What to produce
Reproduce, character for character, the entries from their opening line through the line with "logic run_en;".

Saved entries
<file path="src/rtl/wdog_pkg.sv">
package wdog_pkg;
  localparam int unsigned ADDR_W = 3;

  typedef enum logic [ADDR_W-1:0] {
    A_LOAD  = 3'd0,
    A_COUNT = 3'd1,
    A_CTRL  = 3'd2,
    A_ICLR  = 3'd3,
    A_STAT  = 3'd4,
    A_LOCK  = 3'd5
  } addr_e;

  typedef struct packed {
    logic irq_en;
    logic stall_en;
    logic rst_en;
    logic run_en;
  } ctrl_t;

  localparam int unsigned CTRL_W = $bits(ctrl_t);
endpackage

</file>
<file path="src/rtl/wdog_regs.sv">
module wdog_regs
  import wdog_pkg::*;
#(
  parameter int unsigned       CNT_W    = 32,
  parameter logic [CNT_W-1:0]  KEY      = 32'h5EC0_0D1E,
  parameter logic [CNT_W-1:0]  LOAD_RST = '1
) (
  input  logic              clk_i,
  input  logic              rst_ni,
  input  logic              wr_en_i,
  input  logic [ADDR_W-1:0] addr_i,
  input  logic [CNT_W-1:0]  wdata_i,
  input  logic [CNT_W-1:0]  cnt_i,
  input  logic              pend_i,
  output logic [CNT_W-1:0]  load_o,
  output logic [CNT_W-1:0]  reload_val_o,
  output logic              load_wr_o,
  output logic              irq_clr_o,
  output ctrl_t             ctrl_o,
  output logic              locked_o,
  output logic [CNT_W-1:0]  rdata_o
);
  logic [CNT_W-1:0] load_q;
  ctrl_t            ctrl_q;
  logic             locked_q;
  logic             cfg_ok;
  logic             ctrl_wr;
  logic             lock_wr;

  assign cfg_ok    = wr_en_i && !locked_q;
  assign load_wr_o = cfg_ok && (addr_i == A_LOAD);
  assign irq_clr_o = cfg_ok && (addr_i == A_ICLR);
  assign ctrl_wr   = cfg_ok && (addr_i == A_CTRL);
  // lock register is always writable
  assign lock_wr   = wr_en_i && (addr_i == A_LOCK);

  always_ff @(posedge clk_i or negedge rst_ni) begin
    if (!rst_ni) begin
      load_q   <= LOAD_RST;
      ctrl_q   <= '0;
      locked_q <= 1'b0;
    end else begin
      if (load_wr_o) load_q <= wdata_i;
      if (ctrl_wr)   ctrl_q <= ctrl_t'(wdata_i[CTRL_W-1:0]);
      if (lock_wr)   locked_q <= (wdata_i != KEY);
    end
  end

  // new load value goes straight to the counter on the write edge
  assign reload_val_o = load_wr_o ? wdata_i : load_q;
  assign load_o       = load_q;
  assign ctrl_o       = ctrl_q;
  assign locked_o     = locked_q;

  always_comb begin
    rdata_o = '0;
    case (addr_i)
      A_LOAD:  rdata_o = load_q;
      A_COUNT: rdata_o = cnt_i;
      A_CTRL:  rdata_o = CNT_W'(ctrl_q);
      A_STAT:  rdata_o = CNT_W'(pend_i);
      A_LOCK:  rdata_o = CNT_W'(locked_q);
      default: rdata_o = '0;
    endcase
  end
endmodule

</file>
<file path="src/rtl/wdog_counter.sv">
module wdog_counter #(
  parameter int unsigned      CNT_W    = 32,
  parameter logic [CNT_W-1:0] LOAD_RST = '1
) (
  input  logic             clk_i,
  input  logic             rst_ni,
  input  logic             tick_i,
  input  logic             reload_i,
  input  logic [CNT_W-1:0] reload_val_i,
  output logic [CNT_W-1:0] cnt_o,
  output logic             expire_o
);
  logic [CNT_W-1:0] cnt_q;

  assign expire_o = tick_i && (cnt_q == '0);

  always_ff @(posedge clk_i or negedge rst_ni) begin
    if (!rst_ni) begin
      cnt_q <= LOAD_RST;
    end else if (reload_i || expire_o) begin
      cnt_q <= reload_val_i;
    end else if (tick_i) begin
      cnt_q <= cnt_q - 1'b1;
    end
  end

  assign cnt_o = cnt_q;
endmodule

</file>
<file path="src/rtl/wdog_escalate.sv">
module wdog_escalate (
  input  logic clk_i,
  input  logic rst_ni,
  input  logic expire_i,
  input  logic clr_i,
  input  logic rst_en_i,
  input  logic irq_en_i,
  output logic pend_o,
  output logic irq_o,
  output logic wd_rst_o
);
  logic pend_q;
  logic rst_q;
  logic second_hit;

  // clear write beats a same-cycle expiry
  assign second_hit = expire_i && pend_q && rst_en_i && !clr_i;

  always_ff @(posedge clk_i or negedge rst_ni) begin
    if (!rst_ni) begin
      pend_q <= 1'b0;
      rst_q  <= 1'b0;
    end else begin
      rst_q <= second_hit;
      if (clr_i)           pend_q <= 1'b0;
      else if (second_hit) pend_q <= 1'b0;
      else if (expire_i)   pend_q <= 1'b1;
    end
  end

  assign pend_o   = pend_q;
  assign irq_o    = pend_q && irq_en_i;
  assign wd_rst_o = rst_q;
endmodule

</file>
<file path="src/rtl/wdog_top.sv">
module wdog_top
  import wdog_pkg::*;
#(
  parameter int unsigned      CNT_W    = 32,
  parameter logic [CNT_W-1:0] KEY      = 32'h5EC0_0D1E,
  parameter logic [CNT_W-1:0] LOAD_RST = '1
) (
  input  logic              clk_i,
  input  logic              rst_ni,
  input  logic              wr_en_i,
  input  logic [ADDR_W-1:0] addr_i,
  input  logic [CNT_W-1:0]  wdata_i,
  output logic [CNT_W-1:0]  rdata_o,
  input  logic              halt_i,
  output logic              irq_o,
  output logic              wd_rst_o
);
  logic [CNT_W-1:0] cnt;
  logic [CNT_W-1:0] load_q;
  logic [CNT_W-1:0] reload_val;
  logic             load_wr;
  logic             irq_clr;
  logic             locked;
  logic             pend;
  logic             tick;
  logic             expire;
  ctrl_t            ctrl;

  assign tick = ctrl.run_en && !(ctrl.stall_en && halt_i);

  wdog_regs #(
    .CNT_W   (CNT_W),
    .KEY     (KEY),
    .LOAD_RST(LOAD_RST)
  ) u_regs (
    .clk_i       (clk_i),
    .rst_ni      (rst_ni),
    .wr_en_i     (wr_en_i),
    .addr_i      (addr_i),
    .wdata_i     (wdata_i),
    .cnt_i       (cnt),
    .pend_i      (pend),
    .load_o      (load_q),
    .reload_val_o(reload_val),
    .load_wr_o   (load_wr),
    .irq_clr_o   (irq_clr),
    .ctrl_o      (ctrl),
    .locked_o    (locked),
    .rdata_o     (rdata_o)
  );

  wdog_counter #(
    .CNT_W   (CNT_W),
    .LOAD_RST(LOAD_RST)
  ) u_cnt (
    .clk_i       (clk_i),
    .rst_ni      (rst_ni),
    .tick_i      (tick),
    .reload_i    (load_wr || irq_clr),
    .reload_val_i(reload_val),
    .cnt_o       (cnt),
    .expire_o    (expire)
  );

  wdog_escalate u_esc (
    .clk_i   (clk_i),
    .rst_ni  (rst_ni),
    .expire_i(expire),
    .clr_i   (irq_clr),
    .rst_en_i(ctrl.rst_en),
    .irq_en_i(ctrl.irq_en),
    .pend_o  (pend),
    .irq_o   (irq_o),
    .wd_rst_o(wd_rst_o)
  );
endmodule

</file>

Final answer
<file path="src/rtl/wdog_pkg.sv">
package wdog_pkg;
  localparam int unsigned ADDR_W = 3;

  typedef enum logic [ADDR_W-1:0] {
    A_LOAD  = 3'd0,
    A_COUNT = 3'd1,
    A_CTRL  = 3'd2,
    A_ICLR  = 3'd3,
    A_STAT  = 3'd4,
    A_LOCK  = 3'd5
  } addr_e;

  typedef struct packed {
    logic irq_en;
    logic stall_en;
    logic rst_en;
    logic run_en;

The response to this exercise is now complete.